Sin entrar a analizar las obras en particular, el conjunto es algo monocorde. Mientras el lenguaje es apabullante y magnífico, desde la exploración  hasta la saciedad del vaivén, el «bamboleo» de la tragicidad al cinematográfico y cortante de La cebra, de Salvador Lemis prima una condición monologante: los personajes, aunque pertenecientes a un conjunto, se expresan como el que quiere ser oído por un altavoz, orgulloso de la belleza o enjundia de sus palabras. Alguien rastreará alguna vez la influencia del discurso político sobre la dramaturgia de estos años. No sólo la familia no puede dialogar. La incapacidad se instala  en la entraña del diálogo, que no requiere de la réplica o no la busca. No quieren oír  a los demás sino a sí mismos.

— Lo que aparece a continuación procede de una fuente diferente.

From an optimization exercise on the open Yosys and OpenROAD flow, aimed at small area; shortcuts taken in it are not production practice. The RTL was checked by simulation tests, not by an equivalence proof against the original design. No activity file was given, so power comes from the tool's default toggle rates.

==> flow/design.v <==
module VectorAccumulate #(
    parameter vector_length = 7,
    parameter data_width = 16
) (
    input wire clk,
    input wire [vector_length*data_width-1: 0] vector_in,
    output wire [data_width+$clog2(vector_length)-1: 0] vector_sum
);
reg [28:0] r1;
reg [20:0] r2;
reg [18:0] r3;
wire n1 = vector_in[0] ^ vector_in[16] ^ vector_in[32];
wire n2 = (vector_in[0] & vector_in[16]) | (vector_in[0] & vector_in[32]) | (vector_in[16] & vector_in[32]);
wire n3 = vector_in[48] ^ vector_in[64] ^ vector_in[80];
wire n4 = (vector_in[48] & vector_in[64]) | (vector_in[48] & vector_in[80]) | (vector_in[64] & vector_in[80]);
wire n5 = vector_in[96] ^ n1 ^ n3;
wire n6 = (vector_in[96] & n1) | (vector_in[96] & n3) | (n1 & n3);
wire n7 = vector_in[1] ^ vector_in[17] ^ vector_in[33];
wire n8 = (vector_in[1] & vector_in[17]) | (vector_in[1] & vector_in[33]) | (vector_in[17] & vector_in[33]);
wire n9 = vector_in[49] ^ vector_in[65] ^ vector_in[81];
wire n10 = (vector_in[49] & vector_in[65]) | (vector_in[49] & vector_in[81]) | (vector_in[65] & vector_in[81]);
wire n11 = vector_in[97] ^ n2 ^ n4;
wire n12 = (vector_in[97] & n2) | (vector_in[97] & n4) | (n2 & n4);
wire n13 = n7 ^ n9 ^ n6;
wire n14 = (n7 & n9) | (n7 & n6) | (n9 & n6);
wire n15 = n11 ^ n13;
wire n16 = n11 & n13;
wire n17 = vector_in[2] ^ vector_in[18] ^ vector_in[34];
wire n18 = (vector_in[2] & vector_in[18]) | (vector_in[2] & vector_in[34]) | (vector_in[18] & vector_in[34]);
wire n19 = vector_in[50] ^ vector_in[66] ^ vector_in[82];
wire n20 = (vector_in[50] & vector_in[66]) | (vector_in[50] & vector_in[82]) | (vector_in[66] & vector_in[82]);
wire n21 = vector_in[98] ^ n8 ^ n10;
wire n22 = (vector_in[98] & n8) | (vector_in[98] & n10) | (n8 & n10);
wire n23 = n17 ^ n19 ^ n12;
wire n24 = (n17 & n19) | (n17 & n12) | (n19 & n12);
wire n25 = n21 ^ n23 ^ n14;
wire n26 = (n21 & n23) | (n21 & n14) | (n23 & n14);
wire n27 = n16 ^ n25;
wire n28 = n16 & n25;
wire n29 = vector_in[3] ^ vector_in[19] ^ vector_in[35];
wire n30 = (vector_in[3] & vector_in[19]) | (vector_in[3] & vector_in[35]) | (vector_in[19] & vector_in[35]);
wire n31 = vector_in[51] ^ vector_in[67] ^ vector_in[83];
wire n32 = (vector_in[51] & vector_in[67]) | (vector_in[51] & vector_in[83]) | (vector_in[67] & vector_in[83]);
wire n33 = vector_in[99] ^ n18 ^ n20;
wire n34 = (vector_in[99] & n18) | (vector_in[99] & n20) | (n18 & n20);
wire n35 = n29 ^ n31 ^ n22;
wire n36 = (n29 & n31) | (n29 & n22) | (n31 & n22);
wire n37 = n33 ^ n24 ^ n35;
wire n38 = (n33 & n24) | (n33 & n35) | (n24 & n35);
wire n39 = n26 ^ n37 ^ n28;
wire n40 = (n26 & n37) | (n26 & n28) | (n37 & n28);
wire n41 = vector_in[4] ^ vector_in[20] ^ vector_in[36];
wire n42 = (vector_in[4] & vector_in[20]) | (vector_in[4] & vector_in[36]) | (vector_in[20] & vector_in[36]);
wire n43 = vector_in[52] ^ vector_in[68] ^ vector_in[84];
wire n44 = (vector_in[52] & vector_in[68]) | (vector_in[52] & vector_in[84]) | (vector_in[68] & vector_in[84]);
wire n45 = vector_in[100] ^ n30 ^ n32;
wire n46 = (vector_in[100] & n30) | (vector_in[100] & n32) | (n30 & n32);
wire n47 = n41 ^ n43 ^ n34;
wire n48 = (n41 & n43) | (n41 & n34) | (n43 & n34);
wire n49 = n45 ^ n36 ^ n47;
wire n50 = (n45 & n36) | (n45 & n47) | (n36 & n47);
wire n51 = n38 ^ n49 ^ n40;
wire n52 = (n38 & n49) | (n38 & n40) | (n49 & n40);
wire n53 = vector_in[5] ^ vector_in[21] ^ vector_in[37];
wire n54 = (vector_in[5] & vector_in[21]) | (vector_in[5] & vector_in[37]) | (vector_in[21] & vector_in[37]);
wire n55 = vector_in[53] ^ vector_in[69] ^ vector_in[85];
wire n56 = (vector_in[53] & vector_in[69]) | (vector_in[53] & vector_in[85]) | (vector_in[69] & vector_in[85]);
wire n57 = vector_in[101] ^ n42 ^ n44;
wire n58 = (vector_in[101] & n42) | (vector_in[101] & n44) | (n42 & n44);
wire n59 = n53 ^ n55 ^ n46;
wire n60 = (n53 & n55) | (n53 & n46) | (n55 & n46);
wire n61 = n57 ^ n48 ^ n59;
wire n62 = (n57 & n48) | (n57 & n59) | (n48 & n59);
wire n63 = vector_in[6] ^ vector_in[22] ^ vector_in[38];
wire n64 = (vector_in[6] & vector_in[22]) | (vector_in[6] & vector_in[38]) | (vector_in[22] & vector_in[38]);
wire n65 = vector_in[54] ^ vector_in[70] ^ vector_in[86];
wire n66 = (vector_in[54] & vector_in[70]) | (vector_in[54] & vector_in[86]) | (vector_in[70] & vector_in[86]);
wire n67 = vector_in[102] ^ n54 ^ n56;
wire n68 = (vector_in[102] & n54) | (vector_in[102] & n56) | (n54 & n56);
wire n69 = n63 ^ n65 ^ n58;
wire n70 = (n63 & n65) | (n63 & n58) | (n65 & n58);
wire n71 = n67 ^ n60 ^ n69;
wire n72 = (n67 & n60) | (n67 & n69) | (n60 & n69);
wire n73 = vector_in[7] ^ vector_in[23] ^ vector_in[39];
wire n74 = (vector_in[7] & vector_in[23]) | (vector_in[7] & vector_in[39]) | (vector_in[23] & vector_in[39]);
wire n75 = vector_in[55] ^ vector_in[71] ^ vector_in[87];
wire n76 = (vector_in[55] & vector_in[71]) | (vector_in[55] & vector_in[87]) | (vector_in[71] & vector_in[87]);
wire n77 = vector_in[103] ^ n64 ^ n66;
wire n78 = (vector_in[103] & n64) | (vector_in[103] & n66) | (n64 & n66);
wire n79 = n73 ^ n75 ^ n68;
wire n80 = (n73 & n75) | (n73 & n68) | (n75 & n68);
wire n81 = n77 ^ n70 ^ n79;
wire n82 = (n77 & n70) | (n77 & n79) | (n70 & n79);
wire n83 = vector_in[8] ^ vector_in[24] ^ vector_in[40];
wire n84 = (vector_in[8] & vector_in[24]) | (vector_in[8] & vector_in[40]) | (vector_in[24] & vector_in[40]);
wire n85 = vector_in[56] ^ vector_in[72] ^ vector_in[88];
wire n86 = (vector_in[56] & vector_in[72]) | (vector_in[56] & vector_in[88]) | (vector_in[72] & vector_in[88]);
wire n87 = vector_in[104] ^ n74 ^ n76;
wire n88 = (vector_in[104] & n74) | (vector_in[104] & n76) | (n74 & n76);
wire n89 = n83 ^ n85 ^ n78;
wire n90 = (n83 & n85) | (n83 & n78) | (n85 & n78);
wire n91 = n87 ^ n80 ^ n89;
wire n92 = (n87 & n80) | (n87 & n89) | (n80 & n89);
wire n93 = vector_in[9] ^ vector_in[25] ^ vector_in[41];
wire n94 = (vector_in[9] & vector_in[25]) | (vector_in[9] & vector_in[41]) | (vector_in[25] & vector_in[41]);
wire n95 = vector_in[57] ^ vector_in[73] ^ vector_in[89];
wire n96 = (vector_in[57] & vector_in[73]) | (vector_in[57] & vector_in[89]) | (vector_in[73] & vector_in[89]);
wire n97 = vector_in[105] ^ n84 ^ n86;
wire n98 = (vector_in[105] & n84) | (vector_in[105] & n86) | (n84 & n86);
wire n99 = n93 ^ n95 ^ n88;
wire n100 = (n93 & n95) | (n93 & n88) | (n95 & n88);
wire n101 = n97 ^ n90 ^ n99;
wire n102 = (n97 & n90) | (n97 & n99) | (n90 & n99);
wire n103 = vector_in[10] ^ vector_in[26] ^ vector_in[42];
wire n104 = (vector_in[10] & vector_in[26]) | (vector_in[10] & vector_in[42]) | (vector_in[26] & vector_in[42]);
wire n105 = vector_in[58] ^ vector_in[74] ^ vector_in[90];
wire n106 = (vector_in[58] & vector_in[74]) | (vector_in[58] & vector_in[90]) | (vector_in[74] & vector_in[90]);
wire n107 = vector_in[106] ^ n94 ^ n96;
wire n108 = (vector_in[106] & n94) | (vector_in[106] & n96) | (n94 & n96);
wire n109 = n103 ^ n105 ^ n98;
wire n110 = (n103 & n105) | (n103 & n98) | (n105 & n98);
wire n111 = n107 ^ n100 ^ n109;
wire n112 = (n107 & n100) | (n107 & n109) | (n100 & n109);
wire n113 = vector_in[11] ^ vector_in[27] ^ vector_in[43];
wire n114 = (vector_in[11] & vector_in[27]) | (vector_in[11] & vector_in[43]) | (vector_in[27] & vector_in[43]);
wire n115 = vector_in[59] ^ vector_in[75] ^ vector_in[91];
wire n116 = (vector_in[59] & vector_in[75]) | (vector_in[59] & vector_in[91]) | (vector_in[75] & vector_in[91]);
wire n117 = vector_in[107] ^ n104 ^ n106;
wire n118 = (vector_in[107] & n104) | (vector_in[107] & n106) | (n104 & n106);
wire n119 = n113 ^ n115 ^ n108;
wire n120 = (n113 & n115) | (n113 & n108) | (n115 & n108);
wire n121 = n117 ^ n110 ^ n119;
wire n122 = (n117 & n110) | (n117 & n119) | (n110 & n119);
wire n123 = vector_in[12] ^ vector_in[28] ^ vector_in[44];
wire n124 = (vector_in[12] & vector_in[28]) | (vector_in[12] & vector_in[44]) | (vector_in[28] & vector_in[44]);
wire n125 = vector_in[60] ^ vector_in[76] ^ vector_in[92];
wire n126 = (vector_in[60] & vector_in[76]) | (vector_in[60] & vector_in[92]) | (vector_in[76] & vector_in[92]);
wire n127 = vector_in[108] ^ n114 ^ n116;
wire n128 = (vector_in[108] & n114) | (vector_in[108] & n116) | (n114 & n116);
wire n129 = n123 ^ n125 ^ n118;
wire n130 = (n123 & n125) | (n123 & n118) | (n125 & n118);
wire n131 = n127 ^ n120 ^ n129;
wire n132 = (n127 & n120) | (n127 & n129) | (n120 & n129);
wire n133 = n122 ^ n131;
wire n134 = n122 & n131;
wire n135 = vector_in[13] ^ vector_in[29] ^ vector_in[45];
wire n136 = (vector_in[13] & vector_in[29]) | (vector_in[13] & vector_in[45]) | (vector_in[29] & vector_in[45]);
wire n137 = vector_in[61] ^ vector_in[77] ^ vector_in[93];
wire n138 = (vector_in[61] & vector_in[77]) | (vector_in[61] & vector_in[93]) | (vector_in[77] & vector_in[93]);
wire n139 = vector_in[109] ^ n124 ^ n126;
wire n140 = (vector_in[109] & n124) | (vector_in[109] & n126) | (n124 & n126);
wire n141 = n135 ^ n137 ^ n128;
wire n142 = (n135 & n137) | (n135 & n128) | (n137 & n128);
wire n143 = n139 ^ n130 ^ n141;
wire n144 = (n139 & n130) | (n139 & n141) | (n130 & n141);
wire n145 = n132 ^ n143 ^ n134;
wire n146 = (n132 & n143) | (n132 & n134) | (n143 & n134);
wire n147 = vector_in[14] ^ vector_in[30] ^ vector_in[46];
wire n148 = (vector_in[14] & vector_in[30]) | (vector_in[14] & vector_in[46]) | (vector_in[30] & vector_in[46]);
wire n149 = vector_in[62] ^ vector_in[78] ^ vector_in[94];
wire n150 = (vector_in[62] & vector_in[78]) | (vector_in[62] & vector_in[94]) | (vector_in[78] & vector_in[94]);
wire n151 = vector_in[110] ^ n136 ^ n138;
wire n152 = (vector_in[110] & n136) | (vector_in[110] & n138) | (n136 & n138);
wire n153 = n147 ^ n149 ^ n140;
wire n154 = (n147 & n149) | (n147 & n140) | (n149 & n140);
wire n155 = n151 ^ n142 ^ n153;
wire n156 = (n151 & n142) | (n151 & n153) | (n142 & n153);
wire n157 = n144 ^ n155 ^ n146;
wire n158 = (n144 & n155) | (n144 & n146) | (n155 & n146);
wire n159 = vector_in[15] ^ vector_in[31] ^ vector_in[47];
wire n160 = (vector_in[15] & vector_in[31]) | (vector_in[15] & vector_in[47]) | (vector_in[31] & vector_in[47]);
wire n161 = vector_in[63] ^ vector_in[79] ^ vector_in[95];
wire n162 = (vector_in[63] & vector_in[79]) | (vector_in[63] & vector_in[95]) | (vector_in[79] & vector_in[95]);
wire n163 = vector_in[111] ^ n148 ^ n150;
wire n164 = (vector_in[111] & n148) | (vector_in[111] & n150) | (n148 & n150);
wire n165 = n159 ^ n161 ^ n152;
wire n166 = (n159 & n161) | (n159 & n152) | (n161 & n152);
wire n167 = n163 ^ n154 ^ n165;
wire n168 = (n163 & n154) | (n163 & n165) | (n154 & n165);
wire n169 = n160 ^ n162 ^ n164;
wire n170 = (n160 & n162) | (n160 & n164) | (n162 & n164);
wire n171 = n166 ^ n169 ^ n168;
wire n172 = (n166 & n169) | (n166 & n168) | (n169 & n168);
always @(posedge clk) begin
    r1[0] <= n5;
    r1[1] <= n15;
    r1[2] <= n27;
    r1[3] <= n39;
    r1[4] <= n51;
    r1[5] <= n50;
    r1[6] <= n61;
    r1[7] <= n52;
    r1[8] <= n62;
    r1[9] <= n71;
    r1[10] <= n72;
    r1[11] <= n81;
    r1[12] <= n82;
    r1[13] <= n91;
    r1[14] <= n92;
    r1[15] <= n101;
    r1[16] <= n102;
    r1[17] <= n111;
    r1[18] <= n112;
    r1[19] <= n121;
    r1[20] <= n133;
    r1[21] <= n145;
    r1[22] <= n157;
    r1[23] <= n156;
    r1[24] <= n167;
    r1[25] <= n158;
    r1[26] <= n171;
    r1[27] <= n170;
    r1[28] <= n172;
end
wire n173 = r1[5] ^ r1[6] ^ r1[7];
wire n174 = (r1[5] & r1[6]) | (r1[5] & r1[7]) | (r1[6] & r1[7]);
wire n175 = r1[8] ^ r1[9] ^ n174;
wire n176 = (r1[8] & r1[9]) | (r1[8] & n174) | (r1[9] & n174);
wire n177 = r1[10] ^ r1[11] ^ n176;
wire n178 = (r1[10] & r1[11]) | (r1[10] & n176) | (r1[11] & n176);
wire n179 = r1[12] ^ r1[13] ^ n178;
wire n180 = (r1[12] & r1[13]) | (r1[12] & n178) | (r1[13] & n178);
wire n181 = r1[14] ^ r1[15] ^ n180;
wire n182 = (r1[14] & r1[15]) | (r1[14] & n180) | (r1[15] & n180);
wire n183 = r1[16] ^ r1[17] ^ n182;
wire n184 = (r1[16] & r1[17]) | (r1[16] & n182) | (r1[17] & n182);
wire n185 = r1[18] ^ r1[19] ^ n184;
wire n186 = (r1[18] & r1[19]) | (r1[18] & n184) | (r1[19] & n184);
wire n187 = r1[23] ^ r1[24] ^ r1[25];
wire n188 = (r1[23] & r1[24]) | (r1[23] & r1[25]) | (r1[24] & r1[25]);
always @(posedge clk) begin
    r2[0] <= r1[0];
    r2[1] <= r1[1];
    r2[2] <= r1[2];
    r2[3] <= r1[3];
    r2[4] <= r1[4];
    r2[5] <= n173;
    r2[6] <= n175;
    r2[7] <= n177;
    r2[8] <= n179;
    r2[9] <= n181;
    r2[10] <= n183;
    r2[11] <= n185;
    r2[12] <= r1[20];
    r2[13] <= n186;
    r2[14] <= r1[21];
    r2[15] <= r1[22];
    r2[16] <= n187;
    r2[17] <= r1[26];
    r2[18] <= n188;
    r2[19] <= r1[27];
    r2[20] <= r1[28];
end
wire n189 = r2[12] ^ r2[13];
wire n190 = r2[12] & r2[13];
wire n191 = r2[14] ^ n190;
wire n192 = r2[14] & n190;
wire n193 = r2[15] ^ n192;
wire n194 = r2[15] & n192;
wire n195 = r2[16] ^ n194;
wire n196 = r2[16] & n194;
wire n197 = r2[17] ^ r2[18] ^ n196;
wire n198 = (r2[17] & r2[18]) | (r2[17] & n196) | (r2[18] & n196);
wire n199 = r2[19] ^ r2[20] ^ n198;
wire n200 = (r2[19] & r2[20]) | (r2[19] & n198) | (r2[20] & n198);
always @(posedge clk) begin
    r3[0] <= r2[0];
    r3[1] <= r2[1];
    r3[2] <= r2[2];
    r3[3] <= r2[3];
    r3[4] <= r2[4];
    r3[5] <= r2[5];
    r3[6] <= r2[6];
    r3[7] <= r2[7];
    r3[8] <= r2[8];
    r3[9] <= r2[9];
    r3[10] <= r2[10];
    r3[11] <= r2[11];
    r3[12] <= n189;
    r3[13] <= n191;
    r3[14] <= n193;
    r3[15] <= n195;
    r3[16] <= n197;
    r3[17] <= n199;
    r3[18] <= n200;
end
assign vector_sum = {r3[18], r3[17], r3[16], r3[15], r3[14], r3[13], r3[12], r3[11], r3[10], r3[9], r3[8], r3[7], r3[6], r3[5], r3[4], r3[3], r3[2], r3[1], r3[0]};
endmodule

Salvo la ironía rompedora de Ignacio y María, burlándose del kitch, la fraseología política y el teatro sicológico, pareciera desterrado el humor, suplantado por la gravedad de la cátedra. Desde luego hay una gran distancia entre las piezas probadas por sus varios montajes y las que apenas han salido del libreto.
La lengua reina cual minotauro. ¿Es una respuesta a una escena por muchos años  disminuida como literatura o una reacción a otra zona de escritura no representada en la antología?  Una selección es una selección. Y esta tiene sobrados valores para interesar al lector y a los directores.   El tiempo dirá.